If we are not calm and get caught up in desire, anger, greed or fear, we then take ourselves away from Atma, the true self
I studied biology and amazing activity in each individual cell led me to think how human body coordinates the activity of trillions of such cells. How do my brain cells produce dreams, and smell, taste and touch sensations? Is it only molecules reactions that cause it? But why would a molecular reaction generate the feeling of happiness or sorrow? Although all our molecular reactions are the same at cellular level, our thoughts and perceptions are not the same. If so, how do these chemical compounds alter and produce happiness, sorrow, anger, desire, greed and attachment?
The functional MRI demonstrates activity in specific areas of brain cells during thought process. But what is consciousness? How do we see dreams? How are thoughts generated in cells? These questions remain unanswered.
Our activity starts with the formation of thoughts in mind. Approximately 68,000 thoughts appear in our heads every day.

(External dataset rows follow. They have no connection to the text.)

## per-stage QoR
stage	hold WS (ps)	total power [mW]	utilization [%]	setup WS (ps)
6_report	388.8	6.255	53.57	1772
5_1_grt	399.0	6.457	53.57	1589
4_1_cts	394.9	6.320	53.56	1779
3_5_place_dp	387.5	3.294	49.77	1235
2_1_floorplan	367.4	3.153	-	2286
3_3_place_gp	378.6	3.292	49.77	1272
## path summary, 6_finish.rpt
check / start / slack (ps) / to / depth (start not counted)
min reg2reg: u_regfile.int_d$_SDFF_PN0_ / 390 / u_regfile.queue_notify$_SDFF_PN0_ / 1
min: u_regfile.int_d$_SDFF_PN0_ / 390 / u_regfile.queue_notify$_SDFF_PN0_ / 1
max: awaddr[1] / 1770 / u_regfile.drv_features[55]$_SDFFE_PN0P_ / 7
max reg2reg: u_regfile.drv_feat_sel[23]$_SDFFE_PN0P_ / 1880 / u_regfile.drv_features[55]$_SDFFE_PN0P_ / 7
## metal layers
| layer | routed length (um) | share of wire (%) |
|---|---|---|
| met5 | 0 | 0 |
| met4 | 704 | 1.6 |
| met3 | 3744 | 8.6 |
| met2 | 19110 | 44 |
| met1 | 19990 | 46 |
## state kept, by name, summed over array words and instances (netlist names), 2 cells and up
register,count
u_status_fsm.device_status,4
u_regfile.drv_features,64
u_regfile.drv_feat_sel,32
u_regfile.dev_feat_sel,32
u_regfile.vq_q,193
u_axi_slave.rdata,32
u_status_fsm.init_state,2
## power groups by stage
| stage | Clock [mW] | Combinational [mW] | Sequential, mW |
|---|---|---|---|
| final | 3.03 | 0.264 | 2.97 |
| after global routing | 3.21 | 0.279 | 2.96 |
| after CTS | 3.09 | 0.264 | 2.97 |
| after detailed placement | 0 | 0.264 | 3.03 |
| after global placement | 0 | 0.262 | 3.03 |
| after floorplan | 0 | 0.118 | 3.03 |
What follows belongs to an exercise in optimizing a design on an open flow for small area, a short achievable clock period and few clock cycles per item; a production flow would make more cautious choices.
The RTL was checked by simulation tests, not by an equivalence proof against the original design.
Power figures rest on the tool's default switching activity, not on a simulated workload.

==> flow/design.v (outline; a module is shown in full before it is edited, if it fits) <==
// module dsp_fa: 10 lines
// module dsp_ha: 9 lines
// module dsp_benc: 16 lines
// module dsp_benca: 18 lines
// module dsp_xg: 10 lines
// module dsp_pg: 11 lines
// module dsp_g: 8 lines
// module dsp_slice_top: 2363 lines
module dsp_slice_top (
    input  logic                 w_CLK,
    input  logic                 RSTALLCARRYIN,
    input  logic                 wb_cyc,
    input  logic                 wb_stb,
    input  logic [103:0]         wb_op,
    output logic                 wb_ack,
    output logic                 res_valid,
    output logic [52:0]          res,
    input  logic                 res_ready
);
  // ...
==> flow/flow/run.sh <==
#!/bin/bash
# The standard layout (standard.sh: the ORFS flow and synthesis), with
# the port buffers made of plain buffers instead of ORFS's default pick.
set -euo pipefail
export BUFFER_PORTS_ARGS="-buffer_cell sky130_fd_sc_hd__buf_2"
bash standard.sh > standard.log 2>&1
==> flow/standard.sh <==
#!/bin/bash
# synth_recipe.tcl (not shown) runs the flow's synth.tcl, then flattens the netlist and writes it again
# the make line also repeats each setting of config.mk as NAME=value (left out here)
make -C /OpenROAD-flow-scripts/flow DESIGN_CONFIG=/design/flow/config.mk WORK_HOME=/design/flow/orfs CLKGATE_MAP_FILE= SYNTH_SCRIPT=/design/flow/synth_recipe.tcl "${@:-finish}"
==> flow/config.mk <==
export PLATFORM = sky130hd
export DESIGN_NAME = dsp_slice_top
export DESIGN_NICKNAME = dsp_slice_top
export VERILOG_FILES = /design/flow/design.v
export SDC_FILE = /design/flow/constraint.sdc
export NUM_CORES = 4
export LEC_CHECK = 0
export CAP_MARGIN = 20
export CORE_MARGIN = 2
export CORE_UTILIZATION = 50
export SETUP_SLACK_MARGIN = 2.5
export SLEW_MARGIN = 20
export SYNTH_HIERARCHICAL = 1
export SYNTH_MINIMUM_KEEP_SIZE = 0
==> flow/constraint.sdc <==
create_clock -name core_clock -period 7.5 [get_ports {w_CLK}]
set_input_delay 1.5000 -clock core_clock [delete_from_list [all_inputs] [get_ports {w_CLK}]]
set_output_delay 1.5000 -clock core_clock [all_outputs]
set_load 0.01 [all_outputs]
This is an optimization exercise on Yosys and OpenROAD, whose aim is small area, not a production implementation. Function was checked by simulation only, so behaviour that the tests miss may differ from the original. Power is estimated from default activity; no workload was simulated.

Design dsp_krnl_load_ctrl, start of the top module:
module dsp_krnl_load_ctrl #(
  parameter int NUM_TILES = 480,
  parameter int KERN_SZ   = 3,
  parameter int IMG_D     = 6,
  parameter int A_W       = 14,
  parameter int M_W       = 18,
  localparam int KRNL_WORDS = dsp_conv_pkg::krnl_words(KERN_SZ, IMG_D),
  localparam int TILE_W     = $clog2(NUM_TILES)
) (
  input  logic                 clk,
  input  logic                 rst,
  input  logic                 ce,
  input  logic                 cmd_valid,
  output logic                 cmd_ready,
  input  logic [TILE_W-1:0]    cmd_tile,
  input  logic                 cmd_bank,
  input  logic                 cmd_swap,
  input  logic                 s_valid,
  output logic                 s_ready,
  input  logic [M_W-1:0]       s_data,
  output logic [A_W-1:0]       krnl_wraddr,
  output logic [M_W-1:0]       krnl_wrdata,
  output logic [NUM_TILES-1:0] krnl_bram1_wren,
  output logic [NUM_TILES-1:0] krnl_bram2_wren,
  output logic [NUM_TILES-1:0] ld_new_kernel,
  output logic                 busy,
  output logic                 done,
  output logic                 cmd_err
);
Size in the first run: about 1,500 I/O pins.
export LEC_CHECK = 0
export CAP_MARGIN = 20
export CORE_AREA = 3 2.72 757 59.84
export CTS_BUF_LIST = sky130_fd_sc_hd__clkbuf_8
export CTS_CLUSTER_DIAMETER = 40
export CTS_CLUSTER_SIZE = 10
export DIE_AREA = 0 0 760 62
export GPL_TIMING_DRIVEN = 0
export PLACE_DENSITY = 0.9
export SLEW_MARGIN = 20
create_clock -name core_clock -period 4.0 [get_ports {clk}]
standard.sh (not shown) runs the stock make flow with config.mk's settings and CLKGATE_MAP_FILE= SYNTH_SCRIPT=/design/flow/synth_recipe.tcl, a recipe that flattens the netlist after the stock synthesis.
==> flow/flow/run.sh <==
#!/bin/bash
# The standard ORFS layout, except that the port buffers are the smallest buffer
# cell instead of the one buffer_ports picks by default.
set -euo pipefail
export BUFFER_PORTS_ARGS="-buffer_cell sky130_fd_sc_hd__buf_1"
bash standard.sh > standard_flow.log 2>&1
The first run stopped in global routing.
==> next run, changes <==
==> flow/flow/run.sh (replaced) <==
#!/bin/bash
# The standard ORFS layout, except that the port buffers are the smallest buffer
# cell instead of the one buffer_ports picks by default, and the pins may sit on
# adjacent routing tracks so that a small die still holds them all.
set -euo pipefail
export BUFFER_PORTS_ARGS="-buffer_cell sky130_fd_sc_hd__buf_1"
export PLACE_PINS_ARGS="-min_distance 1 -min_distance_in_tracks"
bash standard.sh > standard_flow.log 2>&1
Settings changed: CORE_AREA 3 2.72 757 59.84 to 3 2.72 417 59.84, CTS_BUF_LIST sky130_fd_sc_hd__clkbuf_8 to not set, DIE_AREA 0 0 760 62 to 0 0 420 62, GPL_TIMING_DRIVEN 0 to not set, PLACE_DENSITY 0.9 to not set.
This time the run completed without violations.
Synthesized area is unchanged.
Synthesized cell count does not change.
==> next run, changes <==
==> flow/flow/run.sh (replaced) <==
#!/bin/bash
# The standard ORFS layout, except that:
# - the port buffers are the smallest buffer cell instead of the one
#   buffer_ports picks by default;
# - gates off the critical paths are downsized after global routing, and
#   flow/post_grt.tcl then repairs the slew, capacitance and timing limits.
set -euo pipefail
export BUFFER_PORTS_ARGS="-buffer_cell sky130_fd_sc_hd__buf_1"
export POST_GLOBAL_ROUTE_TCL="$PWD/flow/post_grt.tcl"
bash standard.sh RECOVER_POWER=100 finish > standard_flow.log 2>&1
==> flow/flow/post_grt.tcl (new file) <==
# Runs after global routing. Power recovery has downsized the gates that have
# timing slack, which can break the slew and capacitance limits: repair them,
# then any setup violations, legalising and rerouting after each repair.
estimate_parasitics -global_routing
repair_design_helper
global_route -start_incremental
detailed_placement
global_route -end_incremental
estimate_parasitics -global_routing
repair_timing_helper
global_route -start_incremental
detailed_placement
global_route -end_incremental
check_placement -verbose
Settings changed: CORE_AREA 3 2.72 417 59.84 to 3 2.72 757 59.84, CTS_BUF_LIST set to sky130_fd_sc_hd__clkbuf_4 sky130_fd_sc_hd__clkbuf_8, CTS_CLUSTER_DIAMETER 40 to 30, CTS_CLUSTER_SIZE 10 to 6, DIE_AREA 0 0 420 62 to 0 0 760 62, SETUP_SLACK_MARGIN set to 0.1.
The new run passed the timing, design-rule and antenna checks.
Combinational power came out higher by about 6%.
Design area is higher by 1.5%.
Final cell count rises by about 8%.
Worst hold slack improved by 6.0 ps.
Setup slack loses 58 ps.
Power decreases by about 26%.
Clock-buffer cell count does not change.
Area after synthesis stays the same.
Sequential share of layout area stays flat.
Routed wire length rose by 11%.

---

Another version of the RTL of dsp_krnl_load_ctrl (not shown whole).
Size: ~2100 cells after synthesis, about 43 flip-flops, about 9300 um^2 of cells after synthesis.
export LEC_CHECK = 0
export CAP_MARGIN = 20
export CORE_AREA = 3 2.72 697 59.84
export CTS_BUF_LIST = sky130_fd_sc_hd__clkbuf_4 sky130_fd_sc_hd__clkbuf_8
export CTS_CLUSTER_DIAMETER = 30
export CTS_CLUSTER_SIZE = 6
export DIE_AREA = 0 0 700 62
export PLACE_DENSITY = 0.7
export SETUP_SLACK_MARGIN = 0.1
export SLEW_MARGIN = 20
create_clock -name core_clock -period 4.0 [get_ports {clk}]
==> flow/flow/run.sh <==
#!/bin/bash
# The standard ORFS layout, except that:
# - the port buffers are the smallest buffer cell instead of the one
#   buffer_ports picks by default;
# - gates off the critical paths are downsized after global routing, and
#   flow/post_grt.tcl then repairs the slew, capacitance and timing limits.
set -euo pipefail
export BUFFER_PORTS_ARGS="-buffer_cell sky130_fd_sc_hd__buf_1"
export POST_GLOBAL_ROUTE_TCL="$PWD/flow/post_grt.tcl"
bash standard.sh RECOVER_POWER=100 finish > standard_flow.log 2>&1
==> flow/flow/post_grt.tcl <==
# Runs after global routing. Power recovery has downsized the gates that have
# timing slack, which can break the slew and capacitance limits: repair them,
# then any setup violations, legalising and rerouting after each repair.
estimate_parasitics -global_routing
repair_design_helper
global_route -start_incremental
detailed_placement
global_route -end_incremental
estimate_parasitics -global_routing
repair_timing_helper
global_route -start_incremental
detailed_placement
global_route -end_incremental
check_placement -verbose
Then changed:
- CORE_AREA: 3 2.72 697 59.84 -> 3 2.72 757 59.84
- DIE_AREA: 0 0 700 62 -> 0 0 760 62
- PLACE_DENSITY: 0.7 -> not set
- SETUP_SLACK_MARGIN: 0.1 -> 0.05
Final cell count rises by 1.1%.
Non-clock buffer count falls by 2.
Wire length falls by 2.0%.
Via count falls by 3.6%.
Clock-buffer cell count stays the same.
Area after synthesis stays the same.
Clock skew rises by 0.0041 ns.
Global-route usage falls by 2.5 points.
Worst hold slack is worse by 0.0045 ns.
Final area falls by 0.40%.
Die area rises by 8.6%.
Then changed:
--- a/flow/flow/run.sh
+++ b/flow/flow/run.sh
@@ -5,5 +5,7 @@
 # - gates off the critical paths are downsized after global routing, and
-#   flow/post_grt.tcl then repairs the slew, capacitance and timing limits.
+#   flow/post_grt.tcl then repairs the slew, capacitance and timing limits;
+# - pins may sit on adjacent routing tracks, so that a shorter die holds them.
 set -euo pipefail
 export BUFFER_PORTS_ARGS="-buffer_cell sky130_fd_sc_hd__buf_1"
+export PLACE_PINS_ARGS="-min_distance 1 -min_distance_in_tracks"
 export POST_GLOBAL_ROUTE_TCL="$PWD/flow/post_grt.tcl"
- CORE_AREA: 3 2.72 757 59.84 -> 3 2.72 557 59.84
- DIE_AREA: 0 0 760 62 -> 0 0 560 62
- SETUP_SLACK_MARGIN: 0.05 -> 0.15
- via count went up by roughly a tenth
- core utilization went up by 13 points
- flip-flop and latch count does not change
- worst setup slack loses 0.019 ns
- final area went up slightly
- power went up by a little under a tenth
- sequential share of layout area stays flat
- count of clock-buffer cells in the layout went down by 1
- worst hold slack loses 0.013 ns
Then changed:
==> flow/flow/run.sh (replaced) <==
#!/bin/bash
# The standard ORFS layout, except that:
# - the port buffers are the smallest buffer cell instead of the one
#   buffer_ports picks by default;
# - gates off the critical paths are downsized after global routing, and
#   flow/post_grt.tcl then repairs the slew, capacitance and timing limits.
set -euo pipefail
export BUFFER_PORTS_ARGS="-buffer_cell sky130_fd_sc_hd__buf_1"
export POST_GLOBAL_ROUTE_TCL="$PWD/flow/post_grt.tcl"
bash standard.sh RECOVER_POWER=100 finish > standard_flow.log 2>&1
- CORE_AREA: 3 2.72 557 59.84 -> 3 2.72 757 59.84
- DIE_AREA: 0 0 560 62 -> 0 0 760 62
- PLACE_DENSITY: not set -> 0.45
- SETUP_SLACK_MARGIN: 0.15 -> 0.1
The changed run produced a clean layout. Design area goes up by 0.91%. Cell count climbs by about 4.5%. Die area grows by 36%. Setup slack improved by 0.073 ns. Total power went up by about 0.5%. Worst hold slack improved by 0.011 ns. Via count fell by 10%. Sequential share of layout area barely changes. Utilization fell by 12 points. Routed wire length came out lower by 0.66%. Synthesized cell count stays the same.

[separate check: timing with driven ports]
The flow's constraints put no driver on any port. The routed layouts listed below were extracted and timed again, unchanged, in two steps. Step 1 assumes that a clkbuf_16 drives the clock port and a buf_2 every other input. Step 2 also shifts input and output timing later by t, the mid clock arrival at the registers, as if the neighbouring blocks saw the same clock. Three values: no drivers, after step 1, after step 2; two values: the first two.
run | t (ns) | setup WS [ns] | hold slack, ns | worst setup path at the end | slew at the worst register clock pin (ns)
the second run of note 1 | 0.371 | 0.183 / 0.128 / 0.499 | 0.456 / 0.456 / 0.456 | register to output | 0.11 / 0.11
the third run of note 1 | 0.340 | 0.126 / 0.099 / 0.438 | 0.462 / 0.462 / 0.462 | register to output | 0.10 / 0.10
the first run of note 2 | 0.343 | 0.097 / 0.075 / 0.418 | 0.463 / 0.463 / 0.463 | register to output | 0.09 / 0.09
the second run of note 2 | 0.323 | 0.125 / 0.103 / 0.426 | 0.458 / 0.458 / 0.458 | register to output | 0.09 / 0.09
the third run of note 2 | 0.327 | 0.107 / 0.080 / 0.407 | 0.445 / 0.445 / 0.445 | register to output | 0.09 / 0.09
the fourth run of note 2 | 0.341 | 0.180 / 0.150 / 0.491 | 0.456 / 0.456 / 0.456 | register to output | 0.09 / 0.09
After both steps every run listed still meets setup and hold.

Still we do not know how and why these thoughts are produced. The thoughts that are based on one’s knowledge, experience, culture and upbringing.
According to the Gita, what is changing must always be unreal and what is constant or permanent must always be real.
The Atman or the eternal, all-pervading Self is the only Reality. This phenomenal world of names and forms is ever changing. Names and forms are subject to decay and death. Hence they are unreal or impermanent. Thoughts are always changing and so also unreal. He whose mind is not shaken by adversity, who does not hanker after pleasures, and who is free from attachment, fear and anger, is called a sage, says Gita.
We can differentiate different types of thoughts when we are in a meditative state. Like, when the water is still, one can see the reflection of the clouds without even touching the water. In the same way, when we are still and quiet and try to perceive those thoughts as it originates in our mind, we can know if they arise from outward consciousness or inner soul consciousness.
Those from outside arise out of desire, greed and fear. If we can control this consciousness we can experience original state of our consciousness. But if we are not calm, and allow ourselves to be caught up by desire, anger, greed and fear, we gradually take ourselves away from Atma.
Gita also says he who is everywhere without attachment, on meeting anything good or bad, who neither rejoices nor hates, his wisdom is fixed. The incessant mental noise prevents us from finding that realm of inner stillness. It also creates a false state of mind which casts a shadow of fear and suffering. We possess two selves: the inner self, which is calm and eternal, and the outer self that is subject to birth and death.
The greatest obstacle to experiencing our inner self is our mind, which generates compulsive thoughts. Dwelling in the past or thinking of the future creates illusion. Thus, to be calm we need to make it a habit to be in the here and the now. This connects us to the true self.
It is not so with the ego in which only past and future are considered important. In the ego mode, the mind becomes dysfunctional as it is concerned with keeping the past alive. It constantly projects itself into the future to ensure its continued survival and to seek some kind of release or fulfillment. One day, when this or that happens, I am going to be in peace and happiness, the ego tells us.
Thus to be with the inner self one has to be in the present. The present moment holds the key to liberation. For this we have to meditate. To paraphrase from Gita again, he attains peace into whom all desires enter as waters enter the ocean, which, filled from all sides, remains unmoved, but not the man who is full of desires. The man attains peace, who, abandoning all desires, moves about without longing, without the sense of ‘mine’ and without ego.
So when you listen to a thought, you are aware not only of the thought but also of yourself as the witness of the thought. A new dimension of consciousness opens up. As you listen to the thought, you feel a conscious presence. The thought then loses power over you and quickly subsides, because you are no longer energizing the mind. This is the beginning of the end of involuntary and compulsive thinking.
According to Hindu philosophy, the moment you are with the inner self you will experience everlasting happiness. The Vedas reinforce this idea. The mantras of Vedas make us concentrate on one thing and one point so that we can be in the present moment.
Brahmans, another section of Vedas, teach us the ways to control our recklessness and to be calm and focused. When we wake up, take shower and pray, the whole process teaches us to be happy, calm and peaceful. The entire process gives us a focused day, happy mood, calm and peaceful state of mind. Brahmans teach us not to lie.
The Upanishads discuss true human nature. They say that happiness is a journey not a destination. You have to enjoy every moment; to do this you have to be in the present.
We sow thoughts in our mind, which becomes action, which then becomes habit, which then turns into character which leads us to destiny. So be true to you and others and always live in the present.